## Natural Language Processing with RNN

Converting textual data to numerical data:
-  Bag of words: represent each word by a number. Then we keep the track of the frequencies of each words. This method loses the order of the words in the original text. 
- Integer Encoding: mapping each word with an integer and save the order of words in each text. The issue is that the numbers which present the words are actually important but we do not control them.
- Word Embeddings: represent every word into a vector, this vector has n dimension (64, 128). We hope that the similar words will have the same direction as vectors, the angle between these vectors are not big. Word Embeddings are trainable layer, we can use pretrained layer.

#### Bag of Words

In [None]:
vocab = {}  # maps word to integer representing it
word_encoding = 1
def bag_of_words(text):
  global word_encoding

  words = text.lower().split(" ")  # create a list of all of the words in the text, well assume there is no grammar in our text for this example
  bag = {}  # stores all of the encodings and their frequency

  for word in words:
    if word in vocab:
      encoding = vocab[word]  # get encoding from vocab
    else:
      vocab[word] = word_encoding
      encoding = word_encoding
      word_encoding += 1
    
    if encoding in bag:
      bag[encoding] += 1
    else:
      bag[encoding] = 1
  
  return bag

text = "this is a test to see if this test will work is is test a a"
bag = bag_of_words(text)
print(bag)
print(vocab)

{1: 2, 2: 3, 3: 3, 4: 3, 5: 1, 6: 1, 7: 1, 8: 1, 9: 1}
{'this': 1, 'is': 2, 'a': 3, 'test': 4, 'to': 5, 'see': 6, 'if': 7, 'will': 8, 'work': 9}


In [None]:
positive_review = "I thought the movie was going to be bad but it was actually amazing"
negative_review = "I thought the movie was going to be amazing but it was actually bad"

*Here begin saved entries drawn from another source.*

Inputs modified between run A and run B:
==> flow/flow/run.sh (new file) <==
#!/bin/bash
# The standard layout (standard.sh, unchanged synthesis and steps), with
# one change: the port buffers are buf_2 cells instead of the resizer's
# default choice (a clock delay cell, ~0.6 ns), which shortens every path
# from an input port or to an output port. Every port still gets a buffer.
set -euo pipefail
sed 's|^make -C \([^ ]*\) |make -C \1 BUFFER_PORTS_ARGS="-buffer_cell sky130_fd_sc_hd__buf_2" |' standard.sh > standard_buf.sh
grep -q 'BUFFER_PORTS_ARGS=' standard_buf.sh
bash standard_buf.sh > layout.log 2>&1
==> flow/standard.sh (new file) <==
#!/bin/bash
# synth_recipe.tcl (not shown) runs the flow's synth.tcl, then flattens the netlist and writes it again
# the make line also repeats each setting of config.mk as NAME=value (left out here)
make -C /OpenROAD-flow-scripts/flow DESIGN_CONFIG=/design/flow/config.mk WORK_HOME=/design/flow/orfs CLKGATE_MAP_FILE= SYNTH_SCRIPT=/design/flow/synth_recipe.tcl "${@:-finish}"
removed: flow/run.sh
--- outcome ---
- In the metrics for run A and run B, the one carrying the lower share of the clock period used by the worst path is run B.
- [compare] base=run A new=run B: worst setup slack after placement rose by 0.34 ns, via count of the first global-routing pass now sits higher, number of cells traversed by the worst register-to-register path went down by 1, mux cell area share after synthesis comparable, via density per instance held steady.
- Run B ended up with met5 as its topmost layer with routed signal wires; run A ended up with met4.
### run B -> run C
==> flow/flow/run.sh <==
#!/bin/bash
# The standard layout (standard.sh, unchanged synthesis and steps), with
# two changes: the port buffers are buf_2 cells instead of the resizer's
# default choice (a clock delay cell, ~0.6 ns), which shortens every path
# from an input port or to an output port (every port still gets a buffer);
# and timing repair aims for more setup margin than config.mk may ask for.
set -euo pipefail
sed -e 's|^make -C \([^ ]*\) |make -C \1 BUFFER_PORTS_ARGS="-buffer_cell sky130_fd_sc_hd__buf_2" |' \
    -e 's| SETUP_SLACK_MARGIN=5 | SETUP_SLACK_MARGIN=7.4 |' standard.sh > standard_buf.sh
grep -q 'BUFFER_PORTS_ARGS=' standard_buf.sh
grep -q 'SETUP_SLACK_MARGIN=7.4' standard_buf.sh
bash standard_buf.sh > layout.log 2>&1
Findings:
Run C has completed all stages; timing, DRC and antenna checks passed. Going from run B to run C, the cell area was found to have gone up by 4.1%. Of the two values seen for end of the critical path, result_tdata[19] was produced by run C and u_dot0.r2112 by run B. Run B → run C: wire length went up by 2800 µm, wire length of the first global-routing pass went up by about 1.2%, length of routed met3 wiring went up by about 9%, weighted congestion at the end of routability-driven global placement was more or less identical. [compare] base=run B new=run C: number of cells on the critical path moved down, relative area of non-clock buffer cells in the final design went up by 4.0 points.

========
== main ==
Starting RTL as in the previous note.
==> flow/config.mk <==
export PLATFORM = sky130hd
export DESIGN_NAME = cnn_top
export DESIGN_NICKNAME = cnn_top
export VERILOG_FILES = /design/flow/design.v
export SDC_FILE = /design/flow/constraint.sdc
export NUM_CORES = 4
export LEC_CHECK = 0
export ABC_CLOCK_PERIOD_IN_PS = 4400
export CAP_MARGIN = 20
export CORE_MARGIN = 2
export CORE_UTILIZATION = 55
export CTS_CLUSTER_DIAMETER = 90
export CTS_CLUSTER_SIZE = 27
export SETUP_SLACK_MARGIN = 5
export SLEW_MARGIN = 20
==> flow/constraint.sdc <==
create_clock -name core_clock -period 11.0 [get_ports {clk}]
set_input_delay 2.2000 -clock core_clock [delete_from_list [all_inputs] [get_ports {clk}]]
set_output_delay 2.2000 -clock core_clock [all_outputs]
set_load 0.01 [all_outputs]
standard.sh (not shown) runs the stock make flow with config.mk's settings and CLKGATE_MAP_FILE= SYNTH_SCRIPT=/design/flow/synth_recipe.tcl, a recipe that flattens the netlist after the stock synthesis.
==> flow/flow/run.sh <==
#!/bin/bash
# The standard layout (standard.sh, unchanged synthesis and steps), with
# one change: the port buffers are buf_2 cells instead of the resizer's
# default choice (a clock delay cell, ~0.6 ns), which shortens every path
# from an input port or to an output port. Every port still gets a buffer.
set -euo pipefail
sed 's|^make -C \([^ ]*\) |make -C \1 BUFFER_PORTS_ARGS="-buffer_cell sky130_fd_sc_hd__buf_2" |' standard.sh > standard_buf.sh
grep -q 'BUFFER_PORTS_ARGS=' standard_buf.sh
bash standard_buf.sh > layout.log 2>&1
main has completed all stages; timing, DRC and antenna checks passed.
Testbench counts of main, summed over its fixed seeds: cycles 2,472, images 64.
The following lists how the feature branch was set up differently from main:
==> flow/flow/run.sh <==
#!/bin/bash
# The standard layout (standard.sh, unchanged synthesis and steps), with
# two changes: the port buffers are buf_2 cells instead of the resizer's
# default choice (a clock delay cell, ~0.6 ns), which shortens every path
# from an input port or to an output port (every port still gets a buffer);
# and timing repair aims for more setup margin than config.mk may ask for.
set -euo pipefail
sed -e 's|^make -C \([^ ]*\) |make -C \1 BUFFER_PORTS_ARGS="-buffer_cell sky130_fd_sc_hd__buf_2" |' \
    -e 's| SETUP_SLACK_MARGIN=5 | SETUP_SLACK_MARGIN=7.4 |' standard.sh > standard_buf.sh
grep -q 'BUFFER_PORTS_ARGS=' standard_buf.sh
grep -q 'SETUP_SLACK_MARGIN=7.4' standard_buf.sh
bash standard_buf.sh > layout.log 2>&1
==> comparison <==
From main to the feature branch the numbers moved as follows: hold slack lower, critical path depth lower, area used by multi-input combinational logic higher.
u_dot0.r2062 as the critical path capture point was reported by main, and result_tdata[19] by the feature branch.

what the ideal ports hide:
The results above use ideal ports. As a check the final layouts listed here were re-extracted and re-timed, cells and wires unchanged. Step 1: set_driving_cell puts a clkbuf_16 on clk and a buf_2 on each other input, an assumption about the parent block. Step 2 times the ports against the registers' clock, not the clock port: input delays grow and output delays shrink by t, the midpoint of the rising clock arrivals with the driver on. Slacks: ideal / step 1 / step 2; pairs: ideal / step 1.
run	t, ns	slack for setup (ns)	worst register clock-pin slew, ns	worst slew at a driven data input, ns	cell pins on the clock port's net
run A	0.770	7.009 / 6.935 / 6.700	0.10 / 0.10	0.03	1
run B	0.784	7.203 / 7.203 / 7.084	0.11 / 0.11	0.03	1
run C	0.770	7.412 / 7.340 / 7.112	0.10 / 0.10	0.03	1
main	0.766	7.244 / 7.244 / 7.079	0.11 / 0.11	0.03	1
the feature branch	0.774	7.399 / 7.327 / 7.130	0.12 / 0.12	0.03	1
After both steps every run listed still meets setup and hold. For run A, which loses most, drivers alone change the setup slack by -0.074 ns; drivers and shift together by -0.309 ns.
From an optimization exercise on the open Yosys and OpenROAD flow, aimed at small area, a short achievable clock period and few clock cycles; shortcuts taken in it are not production practice.
Function was checked by simulation only, so behaviour that the tests miss may differ from the original.

## run a
## cosinos_core
module cosinos_core (
  input  logic            clk,
  input  logic            rst,
  input  logic            start,
  input  logic [cosinos_pkg::X_W-1:0]  x,
  input  logic [cosinos_pkg::Y_W-1:0]  y,
  output logic [1:0]      intpart,
  output logic [7:0]      fracpart,
  output logic            done
);
  logic       busy;     
  logic       have;     
  logic       pha;      
  logic [2:0] n;        
  logic       stop_m;
  logic       pstop;
  logic       pzero;
  logic       last;
  logic       fin;      
  logic [9:0] res;
  assign last = stop_m | pstop | (n == 3'd0);
  cosinos_datapath u_dp (
    .clk    (clk),
    .start  (start),
    .pha    (pha),
    .add    (busy & pha & ~stop_m),
    .x      (x),
    .y      (y),
    .n      (n),
    .stop_m (stop_m),
    .pstop  (pstop),
    .pzero  (pzero),
    .res    (res)
  );
  assign fin      = pha ? last : pzero;
  assign done     = have | (busy & fin);
  assign intpart  = res[9:8];
  assign fracpart = res[7:0];
  always_ff @(posedge clk) begin
    if (rst) begin
      busy <= 1'b0;
      have <= 1'b0;
    end else if (start) begin
      busy <= 1'b1;
      have <= 1'b0;
    end else if (busy && fin) begin
      busy <= 1'b0;
      have <= 1'b1;
    end
  end
  always_ff @(posedge clk) begin
    if (start) begin
      pha <= 1'b1;
      n   <= 3'd1;
    end else begin
      pha <= ~pha;
      if (!pha) n <= n + 3'd1;
    end
  end
endmodule
clock: 11.0 ns
lec_check: 0
cap_margin: 20
core_margin: 2
core_utilization: 40
setup_slack_margin: 5
slew_margin: 20
synth_hierarchical: 1
run.sh (not shown) runs the stock make flow with config.mk's settings and CLKGATE_MAP_FILE= SYNTH_SCRIPT=/design/flow/synth_recipe.tcl, a recipe that flattens the netlist after the stock synthesis.
Testbench counts of run a, summed over its fixed seeds: cycles 14,374.
Context: an optimization exercise on an open-source flow, tuned for small area, a short achievable clock period and few clock cycles per item. The choices shown serve that exercise and are no tape-out recipe.
In this exercise RTL edits were held to simulation tests only and were not proved equivalent to the original.

Setup of run 1:
==> flow/design.v <==
package ptds_pkg;
  localparam int FREQ_W   = 32;
  localparam int CLOCK_W  = 32;
  localparam int VALUE_W  = 16;
  localparam int STATUS_W = 2;
  localparam logic [CLOCK_W-1:0]  CLOCK_RESET  = 32'd80000000;
  localparam logic [STATUS_W-1:0] STATUS_OK          = 2'd0;
  localparam logic [STATUS_W-1:0] STATUS_ZERO_FREQ   = 2'd1;
  localparam logic [STATUS_W-1:0] STATUS_ABOVE_CLOCK = 2'd2;
endpackage
module ptds_div #(
  parameter int W = 33
) (
  input  logic [W-1:0] a,
  input  logic [W-1:0] b,
  input  logic         cin,
  output logic [W-2:0] diff,
  output logic         fits
);
  localparam int N = W + 1;
  localparam int L = $clog2(N);
  logic [N-1:0] g [0:L];
  logic [N-1:0] p [0:L];
  logic [W-1:0] hp;
  always_comb begin
    hp      = a ^ ~b;
    g[0][0] = cin;
    p[0][0] = 1'b0;
    for (int i = 0; i < W; i++) begin
      g[0][i+1] = a[i] & ~b[i];
      p[0][i+1] = hp[i];
    end
    for (int l = 1; l <= L; l++) begin
      for (int i = 0; i < N; i++) begin
        if (i >= (1 << (l - 1))) begin
          g[l][i] = g[l-1][i] | (p[l-1][i] & g[l-1][i - (1 << (l - 1))]);
          p[l][i] = p[l-1][i] & p[l-1][i - (1 << (l - 1))];
        end else begin
          g[l][i] = g[l-1][i];
          p[l][i] = p[l-1][i];
        end
      end
    end
    for (int i = 0; i < W - 1; i++) begin
      diff[i] = hp[i] ^ g[L][i];
    end
    fits = g[L][W];
  end
endmodule
module pwm_timer_divisor_search (
  input  logic                           clk,
  input  logic                           rst,
  input  logic                           in_valid,
  output logic                           in_stall,
  input  logic [ptds_pkg::FREQ_W-1:0]    target_frequency,
  output logic                           out_valid,
  input  logic                           out_stall,
  output logic [ptds_pkg::VALUE_W-1:0]   prescaler_value,
  output logic [ptds_pkg::VALUE_W-1:0]   period_value,
  output logic [ptds_pkg::STATUS_W-1:0]  status_code,
  input  logic                           cfg_valid,
  output logic                           cfg_ready,
  input  logic [ptds_pkg::CLOCK_W-1:0]   cfg_data
);
  localparam int SKIP_A = 8;
  localparam int SKIP_B = 2;
  logic [31:0] timer_clock;
  logic [4:0]  clk_lz;
  logic        clk_norm;
  logic [31:0] dvs;
  logic [31:0] rem;
  logic [31:0] quo;
  logic [5:0]  cnt;
  logic        busy;
  logic        second;
  logic        q_nz;
  logic [1:0]  status;
  assign in_stall        = busy;
  assign cfg_ready       = 1'b1;
  assign prescaler_value = quo[31:16];
  assign period_value    = quo[15:0];
  assign status_code     = status;
  localparam logic [31:0] CLOCK_RESET_N  = ptds_pkg::CLOCK_RESET << 5;
  localparam logic [4:0]  CLOCK_RESET_LZ = 5'd5;
  always_ff @(posedge clk) begin
    if (rst) begin
      timer_clock <= CLOCK_RESET_N;
      clk_lz      <= CLOCK_RESET_LZ;
      clk_norm    <= 1'b0;
    end else if (cfg_valid) begin
      timer_clock <= cfg_data;
      clk_lz      <= 5'd0;
      clk_norm    <= 1'b1;
    end else if (clk_norm) begin
      if (timer_clock[31] || clk_lz == 5'd31) begin
        clk_norm <= 1'b0;
      end else begin
        timer_clock <= {timer_clock[30:0], 1'b0};
        clk_lz      <= clk_lz + 5'd1;
      end
    end
  end
  logic [32:0] trial;
  logic        load_c;
  logic [31:0] diff;
  logic        fits;
  logic [31:0] dmask;
  logic        skip_a;
  logic        skip_b;
  logic [5:0]  cnt_next;
  logic        cnt_end;
  logic        step;
  logic        last;
  always_comb begin
    trial = {rem, quo[31]};
    dmask = dvs;
    for (int sh = 1; sh < 32; sh = sh * 2) begin
      dmask = dmask | (dmask >> sh);
    end
    skip_a = dmask[SKIP_A] && ((rem & ~(dmask >> (SKIP_A + 1))) == 32'd0)
             && (cnt <= 6'(32 - SKIP_A));
    skip_b = (SKIP_B != 0) && dmask[SKIP_B]
             && ((rem & ~(dmask >> (SKIP_B + 1))) == 32'd0)
             && (cnt <= 6'(32 - SKIP_B));
    cnt_next = skip_a ? cnt + 6'(SKIP_A) : skip_b ? cnt + 6'(SKIP_B) : cnt + 6'd1;
    cnt_end  = skip_a ? (cnt == 6'(32 - SKIP_A)) :
               skip_b ? (cnt == 6'(32 - SKIP_B)) : (cnt == 6'd31);
  end
  ptds_div #(.W(33)) u_sub (
    .a    (trial),
    .b    ({1'b0, dvs}),
    .cin  (1'b1),
    .diff (diff),
    .fits (fits)
  );
  assign step = busy && !cnt[5] && !out_valid;
  assign load_c = (!busy || out_valid) && !(out_valid && out_stall);
  assign last = busy && cnt[5] && !out_valid;
  logic       f_ge_a;
  logic       f_ge_b;
  logic       f_one;
  logic       f_skip_a;
  logic       f_skip_b;
  logic       f_fits;
  always_comb begin
    f_ge_a   = |target_frequency[31:SKIP_A];
    f_ge_b   = |target_frequency[31:SKIP_B];
    f_one    = (target_frequency == 32'd1);
    f_skip_a = f_ge_a && (clk_lz <= 5'(32 - SKIP_A));
    f_skip_b = f_ge_b && (clk_lz <= 5'(32 - SKIP_B));
    f_fits   = f_one && timer_clock[31];
  end
  logic [15:0] qa;
  logic [15:0] qb;
  logic [15:0] mg [0:4];
  logic [15:0] mp [0:4];
  logic        c_lt;
  logic [16:0] u17;
  logic [15:0] a_z;
  logic [15:0] a_o;
  logic [15:0] psc;
  logic [16:0] psc1;
  logic        psc_zero;
  logic [1:0]  st_next;
  always_comb begin
    qa = quo[31:16];
    qb = quo[15:0];
    mg[0] = qa & ~qb;
    mp[0] = ~(qa ^ qb);
    for (int l = 1; l <= 4; l++) begin
      for (int i = 0; i < 16; i++) begin
        if (i >= (1 << (l - 1))) begin
          mg[l][i] = mg[l-1][i] | (mp[l-1][i] & mg[l-1][i - (1 << (l - 1))]);
          mp[l][i] = mp[l-1][i] & mp[l-1][i - (1 << (l - 1))];
        end else begin
          mg[l][i] = mg[l-1][i];
          mp[l][i] = mp[l-1][i];
        end
      end
    end
    c_lt = mg[4][15];
    u17[0] = mp[0][0] ^ ~c_lt;
    for (int i = 1; i < 16; i++) begin
      u17[i] = mp[0][i] ^ (mg[4][i-1] | (mp[4][i-1] & ~c_lt));
    end
    u17[16] = mp[4][15];
    a_z[0] = 1'b1;
    a_o[0] = 1'b1;
    for (int i = 1; i < 16; i++) begin
      a_z[i] = a_z[i-1] & ~qa[i-1];
      a_o[i] = a_o[i-1] & qa[i-1];
    end
    for (int i = 0; i < 16; i++) begin
      psc[i]  = qa[i] ^ (c_lt & a_z[i]);
      psc1[i] = qa[i] ^ (~c_lt & a_o[i]);
    end
    psc1[16] = ~c_lt & (&qa);
    psc_zero = (qa == 16'd0) || (qa == 16'd1 && qb == 16'd0);
    if (dvs == 32'd0)      st_next = ptds_pkg::STATUS_ZERO_FREQ;
    else if (!q_nz)        st_next = ptds_pkg::STATUS_ABOVE_CLOCK;
    else                   st_next = ptds_pkg::STATUS_OK;
  end
  logic done;
  always_comb begin
    done = (step && second && cnt_end)
        || (last && (st_next != ptds_pkg::STATUS_OK || psc_zero));
  end
  always_ff @(posedge clk) begin
    if (rst) begin
      busy      <= 1'b0;
      out_valid <= 1'b0;
    end else begin
      if (out_valid && !out_stall) out_valid <= 1'b0;
      if (!busy) begin
        if (in_valid) busy <= 1'b1;
      end else if (done) begin
        busy      <= 1'b0;
        out_valid <= 1'b1;
      end
    end
  end
  always_ff @(posedge clk) begin
    if (!busy) begin
      dvs    <= target_frequency;
      second <= 1'b0;
      if (f_skip_a) begin
        rem  <= {{(32 - SKIP_A){1'b0}}, timer_clock[31:32-SKIP_A]};
        q_nz <= 1'b0;
        cnt  <= {1'b0, clk_lz} + 6'(SKIP_A);
        if (load_c) quo <= {timer_clock[31-SKIP_A:0], {SKIP_A{1'b0}}};
      end else if (f_skip_b) begin
        rem  <= {{(32 - SKIP_B){1'b0}}, timer_clock[31:32-SKIP_B]};
        q_nz <= 1'b0;
        cnt  <= {1'b0, clk_lz} + 6'(SKIP_B);
        if (load_c) quo <= {timer_clock[31-SKIP_B:0], {SKIP_B{1'b0}}};
      end else begin
        rem  <= {31'd0, timer_clock[31] && !f_one};
        q_nz <= f_fits;
        cnt  <= {1'b0, clk_lz} + 6'd1;
        if (load_c) quo <= {timer_clock[30:0], f_fits};
      end
    end else if (step) begin
      if (skip_a) begin
        rem <= {rem[31-SKIP_A:0], quo[31:32-SKIP_A]};
        quo <= {quo[31-SKIP_A:0], {SKIP_A{second}}};
      end else if (skip_b) begin
        rem <= {rem[31-SKIP_B:0], quo[31:32-SKIP_B]};
        quo <= {quo[31-SKIP_B:0], {SKIP_B{second}}};
      end else begin
        rem <= fits ? diff : trial[31:0];
        quo <= {quo[30:0], fits ^ second};
        q_nz <= q_nz | fits;
      end
      cnt <= cnt_next;
    end else if (last) begin
      status <= st_next;
      second <= 1'b1;
      dvs    <= {15'd0, psc1};
      rem    <= {31'd0, u17[16]};
      cnt    <= 6'd16;
      if (st_next != ptds_pkg::STATUS_OK) begin
        quo <= 32'd0;
      end else if (psc_zero) begin
        quo <= {16'd0, ~u17[15:0]};
      end else begin
        quo <= {u17[15:0], psc};
      end
    end else if (load_c) begin
      quo  <= timer_clock;
      rem  <= 32'd0;
      q_nz <= 1'b0;
      cnt  <= {1'b0, clk_lz};
    end
  end
endmodule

pos_bag = bag_of_words(positive_review)
neg_bag = bag_of_words(negative_review)

print("Positive:", pos_bag)
print("Negative:", neg_bag)

Positive: {10: 1, 11: 1, 12: 1, 13: 1, 14: 2, 15: 1, 5: 1, 16: 1, 17: 1, 18: 1, 19: 1, 20: 1, 21: 1}
Negative: {10: 1, 11: 1, 12: 1, 13: 1, 14: 2, 15: 1, 5: 1, 16: 1, 21: 1, 18: 1, 19: 1, 20: 1, 17: 1}